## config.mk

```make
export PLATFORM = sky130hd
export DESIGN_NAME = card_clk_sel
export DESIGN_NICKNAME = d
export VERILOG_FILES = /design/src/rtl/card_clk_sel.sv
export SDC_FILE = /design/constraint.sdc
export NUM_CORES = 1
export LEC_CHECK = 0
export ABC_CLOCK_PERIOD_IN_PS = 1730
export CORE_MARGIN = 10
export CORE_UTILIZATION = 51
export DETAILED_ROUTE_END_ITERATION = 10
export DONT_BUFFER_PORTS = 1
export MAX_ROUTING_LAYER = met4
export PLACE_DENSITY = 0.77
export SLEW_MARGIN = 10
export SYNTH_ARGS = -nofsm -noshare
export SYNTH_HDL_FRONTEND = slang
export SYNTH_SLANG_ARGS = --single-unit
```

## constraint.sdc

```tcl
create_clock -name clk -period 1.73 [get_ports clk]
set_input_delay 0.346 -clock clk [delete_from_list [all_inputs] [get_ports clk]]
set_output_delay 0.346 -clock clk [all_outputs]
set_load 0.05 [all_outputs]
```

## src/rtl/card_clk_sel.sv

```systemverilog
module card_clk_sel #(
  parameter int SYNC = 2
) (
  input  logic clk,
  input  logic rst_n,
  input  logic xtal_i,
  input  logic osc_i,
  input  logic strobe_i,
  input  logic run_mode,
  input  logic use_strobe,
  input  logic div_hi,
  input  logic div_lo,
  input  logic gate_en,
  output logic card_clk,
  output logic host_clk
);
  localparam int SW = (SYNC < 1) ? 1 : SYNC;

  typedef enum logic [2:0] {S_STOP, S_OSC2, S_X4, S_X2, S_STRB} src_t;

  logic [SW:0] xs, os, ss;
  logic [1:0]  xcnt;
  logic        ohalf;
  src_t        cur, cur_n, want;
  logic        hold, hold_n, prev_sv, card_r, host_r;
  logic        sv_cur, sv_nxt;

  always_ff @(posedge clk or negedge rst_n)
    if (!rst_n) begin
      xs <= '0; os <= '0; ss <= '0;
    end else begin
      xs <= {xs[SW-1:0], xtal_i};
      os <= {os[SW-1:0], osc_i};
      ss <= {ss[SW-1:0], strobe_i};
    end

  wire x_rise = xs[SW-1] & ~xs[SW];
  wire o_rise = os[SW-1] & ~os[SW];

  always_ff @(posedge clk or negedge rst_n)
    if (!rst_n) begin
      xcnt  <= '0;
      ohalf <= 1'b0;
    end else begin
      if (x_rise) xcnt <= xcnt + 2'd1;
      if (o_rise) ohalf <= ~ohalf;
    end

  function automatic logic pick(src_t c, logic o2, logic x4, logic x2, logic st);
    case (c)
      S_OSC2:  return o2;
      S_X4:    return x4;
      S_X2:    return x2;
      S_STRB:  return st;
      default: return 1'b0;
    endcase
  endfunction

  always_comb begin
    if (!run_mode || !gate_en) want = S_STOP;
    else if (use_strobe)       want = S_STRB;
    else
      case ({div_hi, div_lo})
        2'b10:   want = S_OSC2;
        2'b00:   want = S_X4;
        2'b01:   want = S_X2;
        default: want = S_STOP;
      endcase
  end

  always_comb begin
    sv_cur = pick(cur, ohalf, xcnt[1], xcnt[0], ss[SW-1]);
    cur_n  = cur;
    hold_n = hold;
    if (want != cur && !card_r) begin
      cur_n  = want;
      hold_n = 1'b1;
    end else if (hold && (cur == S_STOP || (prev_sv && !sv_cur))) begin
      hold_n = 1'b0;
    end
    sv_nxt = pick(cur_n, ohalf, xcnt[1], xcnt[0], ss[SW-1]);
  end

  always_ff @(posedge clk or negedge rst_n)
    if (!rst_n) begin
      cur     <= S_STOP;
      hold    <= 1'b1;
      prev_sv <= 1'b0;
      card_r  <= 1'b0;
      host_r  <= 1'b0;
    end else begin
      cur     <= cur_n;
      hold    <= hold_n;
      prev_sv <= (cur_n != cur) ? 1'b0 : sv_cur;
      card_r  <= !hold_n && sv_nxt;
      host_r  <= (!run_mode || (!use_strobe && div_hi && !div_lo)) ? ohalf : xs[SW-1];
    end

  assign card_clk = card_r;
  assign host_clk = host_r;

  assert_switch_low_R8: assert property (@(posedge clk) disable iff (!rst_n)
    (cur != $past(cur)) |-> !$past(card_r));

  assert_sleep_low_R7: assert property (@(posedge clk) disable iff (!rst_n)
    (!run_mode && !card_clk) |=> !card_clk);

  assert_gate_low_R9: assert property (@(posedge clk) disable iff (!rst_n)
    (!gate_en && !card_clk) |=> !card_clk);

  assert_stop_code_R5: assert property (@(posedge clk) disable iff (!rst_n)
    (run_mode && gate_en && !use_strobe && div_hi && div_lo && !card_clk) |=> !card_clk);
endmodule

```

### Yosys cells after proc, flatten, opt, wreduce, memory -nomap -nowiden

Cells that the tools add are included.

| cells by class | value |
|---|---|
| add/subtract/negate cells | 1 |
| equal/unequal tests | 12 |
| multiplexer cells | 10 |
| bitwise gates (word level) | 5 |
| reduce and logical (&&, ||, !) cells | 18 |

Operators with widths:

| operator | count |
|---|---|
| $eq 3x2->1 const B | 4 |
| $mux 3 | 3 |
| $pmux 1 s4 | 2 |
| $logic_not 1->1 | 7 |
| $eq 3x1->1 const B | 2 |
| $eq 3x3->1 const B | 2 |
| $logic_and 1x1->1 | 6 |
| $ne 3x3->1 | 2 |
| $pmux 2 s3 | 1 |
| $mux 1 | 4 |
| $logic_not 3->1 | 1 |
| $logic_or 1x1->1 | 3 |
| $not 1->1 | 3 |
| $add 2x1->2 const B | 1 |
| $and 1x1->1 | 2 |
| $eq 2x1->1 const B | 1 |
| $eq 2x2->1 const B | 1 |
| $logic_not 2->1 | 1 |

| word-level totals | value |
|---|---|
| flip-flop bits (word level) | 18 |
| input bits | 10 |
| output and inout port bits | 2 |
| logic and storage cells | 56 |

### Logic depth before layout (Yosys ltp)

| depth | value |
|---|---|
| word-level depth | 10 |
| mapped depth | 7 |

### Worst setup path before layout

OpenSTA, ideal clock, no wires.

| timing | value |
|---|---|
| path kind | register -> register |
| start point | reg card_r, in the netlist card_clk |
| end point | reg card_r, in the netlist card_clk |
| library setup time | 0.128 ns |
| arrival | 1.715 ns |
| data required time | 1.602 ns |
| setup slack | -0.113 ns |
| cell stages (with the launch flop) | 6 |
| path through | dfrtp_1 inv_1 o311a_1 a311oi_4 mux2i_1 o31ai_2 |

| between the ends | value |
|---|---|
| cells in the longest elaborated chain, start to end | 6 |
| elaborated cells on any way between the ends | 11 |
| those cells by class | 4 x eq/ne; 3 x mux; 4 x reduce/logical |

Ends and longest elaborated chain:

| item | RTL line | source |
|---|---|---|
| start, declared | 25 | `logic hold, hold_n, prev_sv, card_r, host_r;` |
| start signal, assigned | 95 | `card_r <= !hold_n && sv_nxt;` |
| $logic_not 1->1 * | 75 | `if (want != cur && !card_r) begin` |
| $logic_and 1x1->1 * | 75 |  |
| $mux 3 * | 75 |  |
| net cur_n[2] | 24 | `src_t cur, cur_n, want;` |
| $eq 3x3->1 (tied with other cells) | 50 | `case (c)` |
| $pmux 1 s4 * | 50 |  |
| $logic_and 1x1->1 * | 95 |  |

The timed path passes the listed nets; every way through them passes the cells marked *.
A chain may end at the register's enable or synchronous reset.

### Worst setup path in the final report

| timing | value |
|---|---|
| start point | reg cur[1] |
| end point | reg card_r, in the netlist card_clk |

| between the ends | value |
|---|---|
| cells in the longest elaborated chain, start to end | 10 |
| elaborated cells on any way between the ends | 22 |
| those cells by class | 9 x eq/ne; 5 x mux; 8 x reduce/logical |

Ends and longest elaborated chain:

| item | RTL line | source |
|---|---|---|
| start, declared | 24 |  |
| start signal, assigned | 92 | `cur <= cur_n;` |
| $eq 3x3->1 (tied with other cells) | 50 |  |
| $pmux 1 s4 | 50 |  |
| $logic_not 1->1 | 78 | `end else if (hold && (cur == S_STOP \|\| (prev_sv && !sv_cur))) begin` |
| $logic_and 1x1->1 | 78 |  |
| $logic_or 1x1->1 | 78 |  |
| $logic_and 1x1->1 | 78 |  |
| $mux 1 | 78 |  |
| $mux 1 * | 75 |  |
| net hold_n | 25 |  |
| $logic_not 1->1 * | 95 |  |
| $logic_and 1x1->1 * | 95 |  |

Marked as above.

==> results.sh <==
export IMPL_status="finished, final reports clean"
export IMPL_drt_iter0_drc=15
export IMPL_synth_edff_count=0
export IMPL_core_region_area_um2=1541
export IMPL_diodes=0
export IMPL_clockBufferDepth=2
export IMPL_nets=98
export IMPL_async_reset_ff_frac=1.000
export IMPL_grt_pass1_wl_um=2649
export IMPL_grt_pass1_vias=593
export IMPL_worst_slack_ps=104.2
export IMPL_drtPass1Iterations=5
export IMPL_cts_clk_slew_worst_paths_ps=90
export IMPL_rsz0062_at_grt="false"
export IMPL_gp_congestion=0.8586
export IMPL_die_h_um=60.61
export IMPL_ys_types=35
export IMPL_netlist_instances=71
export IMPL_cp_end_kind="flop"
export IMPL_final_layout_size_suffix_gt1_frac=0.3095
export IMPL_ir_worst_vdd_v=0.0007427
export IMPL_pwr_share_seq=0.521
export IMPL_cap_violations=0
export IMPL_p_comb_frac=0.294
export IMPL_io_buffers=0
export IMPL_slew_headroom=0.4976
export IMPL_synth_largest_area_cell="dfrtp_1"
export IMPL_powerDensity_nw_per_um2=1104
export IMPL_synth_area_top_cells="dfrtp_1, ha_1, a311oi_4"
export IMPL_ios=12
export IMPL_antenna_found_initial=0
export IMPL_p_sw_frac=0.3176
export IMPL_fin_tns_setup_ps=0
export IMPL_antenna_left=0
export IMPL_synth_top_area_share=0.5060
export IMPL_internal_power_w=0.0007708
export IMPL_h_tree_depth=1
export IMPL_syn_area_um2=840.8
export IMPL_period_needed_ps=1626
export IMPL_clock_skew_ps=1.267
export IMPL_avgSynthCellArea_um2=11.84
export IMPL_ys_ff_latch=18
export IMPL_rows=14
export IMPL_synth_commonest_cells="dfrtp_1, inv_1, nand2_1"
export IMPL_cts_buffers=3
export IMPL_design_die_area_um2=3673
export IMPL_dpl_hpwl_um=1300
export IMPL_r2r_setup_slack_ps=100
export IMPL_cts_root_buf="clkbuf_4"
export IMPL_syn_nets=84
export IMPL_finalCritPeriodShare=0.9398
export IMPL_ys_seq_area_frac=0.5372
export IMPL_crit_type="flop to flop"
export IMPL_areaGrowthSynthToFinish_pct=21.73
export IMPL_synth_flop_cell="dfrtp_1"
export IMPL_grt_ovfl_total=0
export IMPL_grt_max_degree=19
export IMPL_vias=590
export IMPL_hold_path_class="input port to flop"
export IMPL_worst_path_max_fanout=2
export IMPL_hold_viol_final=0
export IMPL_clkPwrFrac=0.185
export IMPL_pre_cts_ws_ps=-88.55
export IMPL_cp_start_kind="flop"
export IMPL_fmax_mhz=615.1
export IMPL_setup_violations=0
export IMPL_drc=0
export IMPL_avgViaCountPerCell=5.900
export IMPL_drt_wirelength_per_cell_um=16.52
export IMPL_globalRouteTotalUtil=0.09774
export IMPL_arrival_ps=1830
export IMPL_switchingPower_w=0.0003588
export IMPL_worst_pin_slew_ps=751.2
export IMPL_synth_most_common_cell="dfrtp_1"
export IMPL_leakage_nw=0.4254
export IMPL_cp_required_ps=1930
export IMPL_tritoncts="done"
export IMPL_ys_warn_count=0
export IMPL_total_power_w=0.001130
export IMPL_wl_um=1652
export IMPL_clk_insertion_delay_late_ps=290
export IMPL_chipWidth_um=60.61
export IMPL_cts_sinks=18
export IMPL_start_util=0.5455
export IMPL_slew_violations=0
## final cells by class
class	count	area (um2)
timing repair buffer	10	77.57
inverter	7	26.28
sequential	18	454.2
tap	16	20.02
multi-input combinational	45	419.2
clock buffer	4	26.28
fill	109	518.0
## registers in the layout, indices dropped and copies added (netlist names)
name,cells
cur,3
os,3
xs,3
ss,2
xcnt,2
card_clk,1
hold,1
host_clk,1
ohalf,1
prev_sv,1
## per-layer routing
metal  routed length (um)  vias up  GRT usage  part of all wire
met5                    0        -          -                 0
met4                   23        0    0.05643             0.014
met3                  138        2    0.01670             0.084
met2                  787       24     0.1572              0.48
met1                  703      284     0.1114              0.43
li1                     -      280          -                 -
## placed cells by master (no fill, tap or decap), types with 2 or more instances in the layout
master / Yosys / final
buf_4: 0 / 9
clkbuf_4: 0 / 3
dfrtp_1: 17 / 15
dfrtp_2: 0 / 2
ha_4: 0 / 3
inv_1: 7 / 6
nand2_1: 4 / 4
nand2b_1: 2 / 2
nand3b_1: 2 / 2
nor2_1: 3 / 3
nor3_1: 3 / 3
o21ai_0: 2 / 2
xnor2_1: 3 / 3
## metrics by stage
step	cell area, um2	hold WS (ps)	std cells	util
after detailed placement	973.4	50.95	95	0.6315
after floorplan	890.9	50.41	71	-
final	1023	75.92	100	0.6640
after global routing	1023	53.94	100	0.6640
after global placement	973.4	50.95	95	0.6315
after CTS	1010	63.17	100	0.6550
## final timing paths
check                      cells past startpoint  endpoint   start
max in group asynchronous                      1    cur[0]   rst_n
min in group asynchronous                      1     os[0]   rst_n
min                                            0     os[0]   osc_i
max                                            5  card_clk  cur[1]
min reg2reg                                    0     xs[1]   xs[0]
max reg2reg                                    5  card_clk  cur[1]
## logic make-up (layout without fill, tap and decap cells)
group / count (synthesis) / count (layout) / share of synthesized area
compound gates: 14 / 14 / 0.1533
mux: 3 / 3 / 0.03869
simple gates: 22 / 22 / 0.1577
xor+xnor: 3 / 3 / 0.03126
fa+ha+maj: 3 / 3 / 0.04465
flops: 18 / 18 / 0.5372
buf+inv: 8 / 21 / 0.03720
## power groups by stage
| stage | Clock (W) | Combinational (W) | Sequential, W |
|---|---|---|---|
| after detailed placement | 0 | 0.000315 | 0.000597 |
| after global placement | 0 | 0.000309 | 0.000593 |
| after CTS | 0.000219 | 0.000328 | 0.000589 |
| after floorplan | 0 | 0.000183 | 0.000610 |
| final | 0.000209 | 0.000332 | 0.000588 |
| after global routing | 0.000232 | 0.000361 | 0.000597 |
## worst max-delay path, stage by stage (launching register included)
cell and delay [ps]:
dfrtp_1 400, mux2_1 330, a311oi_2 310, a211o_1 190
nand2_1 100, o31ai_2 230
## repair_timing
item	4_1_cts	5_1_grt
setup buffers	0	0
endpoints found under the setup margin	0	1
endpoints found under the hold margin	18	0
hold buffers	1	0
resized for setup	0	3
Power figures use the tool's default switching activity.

^^^^^^^^^^^^^^^^

■ TASK REQUIREMENTS:
Copy out each line of the data containing the string "return".

■ SOLUTION:
      S_OSC2:  return o2;
      S_X4:    return x4;
      S_X2:    return x2;
      S_STRB:  return st;
      default: return 1'b0;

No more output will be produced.